Credit: Pixabay

We only remember few things that happened before the age of four, this part of our childhood is critical. During this time, we learn to walk, navigate human society and speak — with some help from mom and dad, of course. Zebra finches are not all that different in this respect. Only the males sing, and they learn it all while they’re still babies by attentively listening to a tutor. Scientists tapped into the brains of the zebra finches and uncovered a neural mechanism that may be key to shaping the brains of the birds, but also that of humans, in this critical stage of their development.

“For young animals, the early sensory experiences are very important and strongly affect brain development,” said Prof. Yoko Yazaki-Sugiyama and Dr. Shin Yanagihara from Okinawa Institute of Science and Technology Graduate University (OIST). “This stage is called the ‘critical period’ where the brain circuits are very flexible and can be easily changed and modified. We wanted to know how the early sensory experiences during the critical period shape brain circuits and lead to appropriate behaviours.”

Only male zebra finches learn how to sing songs. These songs attract mates, and as such are essential to reproduction. If a young can’t master the complex songs, then he has no chance of passing on his genes.

To learn the song, juvenile males attentively list to the father’s song and memorizes it. Animal behaviorists believe young finches store the song in their auditory memory, gradually adapting it as they vocalize until the birds develop their own songs, similar to the ones they’ve been tutored. This is very similar to human speech development which occurs during a critical period when children are all eyes and ears to what parents say.

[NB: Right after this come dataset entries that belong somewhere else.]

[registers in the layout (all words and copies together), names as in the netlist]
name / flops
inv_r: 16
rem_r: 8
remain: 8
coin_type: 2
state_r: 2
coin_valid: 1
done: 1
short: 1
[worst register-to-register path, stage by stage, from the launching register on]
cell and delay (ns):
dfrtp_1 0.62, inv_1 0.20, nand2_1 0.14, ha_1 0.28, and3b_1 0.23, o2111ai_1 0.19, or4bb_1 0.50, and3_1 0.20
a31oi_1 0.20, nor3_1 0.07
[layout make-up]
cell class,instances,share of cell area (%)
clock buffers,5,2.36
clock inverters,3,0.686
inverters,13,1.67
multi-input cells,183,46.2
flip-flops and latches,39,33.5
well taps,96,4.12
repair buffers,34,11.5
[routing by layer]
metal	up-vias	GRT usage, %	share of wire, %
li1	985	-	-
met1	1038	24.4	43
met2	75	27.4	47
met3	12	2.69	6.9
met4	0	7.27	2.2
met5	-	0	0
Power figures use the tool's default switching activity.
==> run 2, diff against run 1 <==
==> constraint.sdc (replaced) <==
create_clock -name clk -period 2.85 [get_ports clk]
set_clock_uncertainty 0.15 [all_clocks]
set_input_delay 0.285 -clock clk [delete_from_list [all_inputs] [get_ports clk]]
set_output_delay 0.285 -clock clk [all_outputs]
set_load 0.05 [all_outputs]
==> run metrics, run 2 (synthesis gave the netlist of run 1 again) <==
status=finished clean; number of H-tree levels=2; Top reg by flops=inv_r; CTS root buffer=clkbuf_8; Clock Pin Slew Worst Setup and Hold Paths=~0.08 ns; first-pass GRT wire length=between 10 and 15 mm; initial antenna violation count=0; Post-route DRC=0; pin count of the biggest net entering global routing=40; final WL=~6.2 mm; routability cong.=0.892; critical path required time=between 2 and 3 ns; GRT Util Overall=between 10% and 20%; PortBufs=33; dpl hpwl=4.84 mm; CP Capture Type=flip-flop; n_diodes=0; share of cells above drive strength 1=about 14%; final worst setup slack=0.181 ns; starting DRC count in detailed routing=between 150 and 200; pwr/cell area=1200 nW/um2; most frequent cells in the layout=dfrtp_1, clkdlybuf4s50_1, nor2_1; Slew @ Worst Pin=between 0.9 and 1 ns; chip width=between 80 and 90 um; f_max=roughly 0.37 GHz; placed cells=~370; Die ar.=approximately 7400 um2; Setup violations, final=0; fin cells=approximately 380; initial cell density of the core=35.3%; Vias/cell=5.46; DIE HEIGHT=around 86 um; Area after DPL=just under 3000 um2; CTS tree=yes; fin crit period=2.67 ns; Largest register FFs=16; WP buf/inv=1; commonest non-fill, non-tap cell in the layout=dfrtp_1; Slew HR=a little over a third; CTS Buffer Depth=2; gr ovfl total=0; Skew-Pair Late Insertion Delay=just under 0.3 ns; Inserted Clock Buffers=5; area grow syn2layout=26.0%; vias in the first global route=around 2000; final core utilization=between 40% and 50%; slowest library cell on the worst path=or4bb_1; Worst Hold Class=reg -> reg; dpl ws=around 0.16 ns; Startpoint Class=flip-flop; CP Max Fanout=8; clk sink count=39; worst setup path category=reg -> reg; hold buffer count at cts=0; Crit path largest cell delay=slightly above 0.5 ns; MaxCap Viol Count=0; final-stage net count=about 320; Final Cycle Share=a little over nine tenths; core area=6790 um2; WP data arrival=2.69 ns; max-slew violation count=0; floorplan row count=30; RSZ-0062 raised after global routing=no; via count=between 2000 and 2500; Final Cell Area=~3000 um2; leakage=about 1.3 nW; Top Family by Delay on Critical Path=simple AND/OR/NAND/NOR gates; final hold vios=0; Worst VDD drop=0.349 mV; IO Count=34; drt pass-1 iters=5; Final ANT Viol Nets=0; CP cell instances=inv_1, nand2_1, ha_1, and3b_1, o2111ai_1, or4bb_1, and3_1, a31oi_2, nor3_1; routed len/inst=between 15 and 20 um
--- src/rtl/ctrl_de.sv ---
// ctrl_de: Decode->Execute control register with stall/flush and multi-cycle FPU hold
module ctrl_de #(
    parameter int FP_LAT = 4,
    parameter int ALUC_W = 4
) (
    input  logic              clk,
    input  logic              reset,
    input  logic              StallE,
    input  logic              FlushE,
    input  logic              ResultSrcD,
    input  logic              RegWriteD,
    input  logic              FRegWriteD,
    input  logic              MemWriteD,
    input  logic              JumpD,
    input  logic              BranchD,
    input  logic              ALUSrcD,
    input  logic [ALUC_W-1:0] ALUControlD,
    input  logic              FpuMultiD,
    output logic              ResultSrcE,
    output logic              RegWriteE,
    output logic              FRegWriteE,
    output logic              MemWriteE,
    output logic              JumpE,
    output logic              BranchE,
    output logic              ALUSrcE,
    output logic [ALUC_W-1:0] ALUControlE,
    output logic              FpuBusyE,
    output logic              FpuDoneE
);
    typedef enum logic [1:0] {CLEAR, RUN, FPU_WAIT} state_t;
    state_t state;
    logic [3:0] cnt;
    logic regWrite, fRegWrite, memWrite;
    always_ff @(negedge clk or negedge reset) begin
        if (!reset) begin
            state <= CLEAR;
            cnt <= '0;
            {ResultSrcE, regWrite, fRegWrite, memWrite, JumpE, BranchE, ALUSrcE} <= '0;
            ALUControlE <= '0;
        end else if (state == CLEAR) begin
            state <= RUN;
        end else if (state == FPU_WAIT && cnt != 0) begin
            cnt <= cnt - 4'd1;
        end else begin
            // last FPU_WAIT edge is handled exactly like a RUN edge
            state <= RUN;
            if (FlushE) begin
                {ResultSrcE, regWrite, fRegWrite, memWrite, JumpE, BranchE, ALUSrcE} <= '0;
                ALUControlE <= '0;
            end else if (!StallE) begin
                {ResultSrcE, regWrite, fRegWrite, memWrite, JumpE, BranchE, ALUSrcE} <=
                    {ResultSrcD, RegWriteD, FRegWriteD, MemWriteD, JumpD, BranchD, ALUSrcD};
                ALUControlE <= ALUControlD;
                if (FpuMultiD && FP_LAT > 1) begin
                    state <= FPU_WAIT;
                    cnt <= 4'(FP_LAT - 1);
                end
            end
        end
    end
    assign FpuBusyE = state == FPU_WAIT && cnt != 0;
    assign FpuDoneE = state == FPU_WAIT && cnt == 0;
    // write enables are bubbled to M until the op's final cycle
    assign RegWriteE = regWrite & ~FpuBusyE;
    assign FRegWriteE = fRegWrite & ~FpuBusyE;
    assign MemWriteE = memWrite & ~FpuBusyE;
endmodule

Yanagihara and colleagues predicted that when the juvenile zebra finches are tutored by their fathers, the experience modifies the young brain circuits to form memories.

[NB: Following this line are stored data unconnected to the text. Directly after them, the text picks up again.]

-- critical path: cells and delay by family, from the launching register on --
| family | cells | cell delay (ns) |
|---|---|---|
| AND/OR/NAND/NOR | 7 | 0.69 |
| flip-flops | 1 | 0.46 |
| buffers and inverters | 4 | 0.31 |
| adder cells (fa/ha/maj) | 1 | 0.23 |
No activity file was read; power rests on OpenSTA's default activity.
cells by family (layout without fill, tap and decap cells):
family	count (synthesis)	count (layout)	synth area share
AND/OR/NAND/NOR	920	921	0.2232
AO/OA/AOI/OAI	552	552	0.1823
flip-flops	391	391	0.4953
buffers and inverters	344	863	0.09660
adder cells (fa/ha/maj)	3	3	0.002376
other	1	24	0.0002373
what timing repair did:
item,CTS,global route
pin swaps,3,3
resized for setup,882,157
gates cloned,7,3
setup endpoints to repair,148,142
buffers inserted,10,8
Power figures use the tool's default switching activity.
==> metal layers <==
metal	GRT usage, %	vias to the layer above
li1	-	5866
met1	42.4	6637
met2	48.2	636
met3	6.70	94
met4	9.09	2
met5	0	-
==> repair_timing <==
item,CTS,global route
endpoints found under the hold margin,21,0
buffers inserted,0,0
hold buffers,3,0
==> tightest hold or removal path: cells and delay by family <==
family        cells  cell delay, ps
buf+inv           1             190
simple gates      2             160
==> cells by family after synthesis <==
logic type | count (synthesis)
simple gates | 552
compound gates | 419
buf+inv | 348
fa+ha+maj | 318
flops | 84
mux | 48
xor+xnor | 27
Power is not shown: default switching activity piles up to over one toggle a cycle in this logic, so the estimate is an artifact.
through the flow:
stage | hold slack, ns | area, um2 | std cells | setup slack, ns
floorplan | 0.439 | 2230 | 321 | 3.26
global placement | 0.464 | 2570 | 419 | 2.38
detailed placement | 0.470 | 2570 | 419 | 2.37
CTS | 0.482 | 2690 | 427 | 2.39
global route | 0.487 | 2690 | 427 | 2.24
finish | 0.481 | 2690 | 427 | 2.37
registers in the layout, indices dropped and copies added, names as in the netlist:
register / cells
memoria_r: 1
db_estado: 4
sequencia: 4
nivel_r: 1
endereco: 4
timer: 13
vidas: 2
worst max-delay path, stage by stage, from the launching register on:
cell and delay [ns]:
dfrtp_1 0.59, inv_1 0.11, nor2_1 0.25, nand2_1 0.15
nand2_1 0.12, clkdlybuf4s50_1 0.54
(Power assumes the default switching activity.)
`config.mk`:
```
export PLATFORM = sky130hd
export DESIGN_NAME = wakeup_bcast_arbiter
export DESIGN_NICKNAME = d
export VERILOG_FILES = /design/src/rtl/wakeup_bcast_arbiter.sv
export SDC_FILE = /design/constraint.sdc
export NUM_CORES = 1
export LEC_CHECK = 0
export CORE_MARGIN = 2
export CORE_UTILIZATION = 30
export CTS_BUF_LIST = sky130_fd_sc_hd__clkbuf_2 sky130_fd_sc_hd__clkbuf_4 sky130_fd_sc_hd__clkbuf_8
export CTS_CLUSTER_SIZE = 10
export DETAILED_ROUTE_END_ITERATION = 10
export PLACE_DENSITY_LB_ADDON = 0.05
export SYNTH_ARGS = -nofsm -noshare
export SYNTH_HDL_FRONTEND = slang
export SYNTH_SLANG_ARGS = --single-unit
```
`constraint.sdc`:
```
create_clock -name clk -period 13.75 [get_ports clk]
set_clock_uncertainty 0.1 [all_clocks]
set_input_delay 1.375 -clock clk [delete_from_list [all_inputs] [get_ports clk]]
set_output_delay 1.375 -clock clk [all_outputs]
set_load 0.02 [all_outputs]
```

The team set out to confirm this prediction by looking what kind of response neurons from the higher auditory cortex had to the sound of a tutor’s song. The brains of juvenile birds were monitored when they listening to different songs — their own, the tutor’s or other zebra finches, as well as songs from other songbird species. Isolated control zebra finches were also monitored. You can listen to how these various songs sound like below.

The investigation suggests that the zebra finches respond to all sounds with non-selective neurons. There are, however, selective neurons that only ‘fire’ almost exclusively to the sound of a tutor’s song.

“In the normal, tutored birds, we encountered a group of neurons that responded very strongly to the tutor song, after they had learned the song, but did not respond to the other songs,” Yanagihara said.

“However, for the birds which had no tutor experiences, we did not see any response to the tutor-song, or in this case the genetic-father-song, and no selective neurons at all.”

Five percent of the neurons in the higher auditory cortex (27 neurons) reacted to the tutor song, indicating where early auditory memory might be located in the zebra finch brain. This is important because, for both finches and humans, these critical brain circuits are still poorly understood.

“This study gives some idea of how the brain acquires memories during the critical period,” Yanagihara said. “This is a step in understanding how the neuronal mechanisms of memory and early sensory experiences form brain circuits in the early developmental stage, not only in birds, but also in humans and other species.”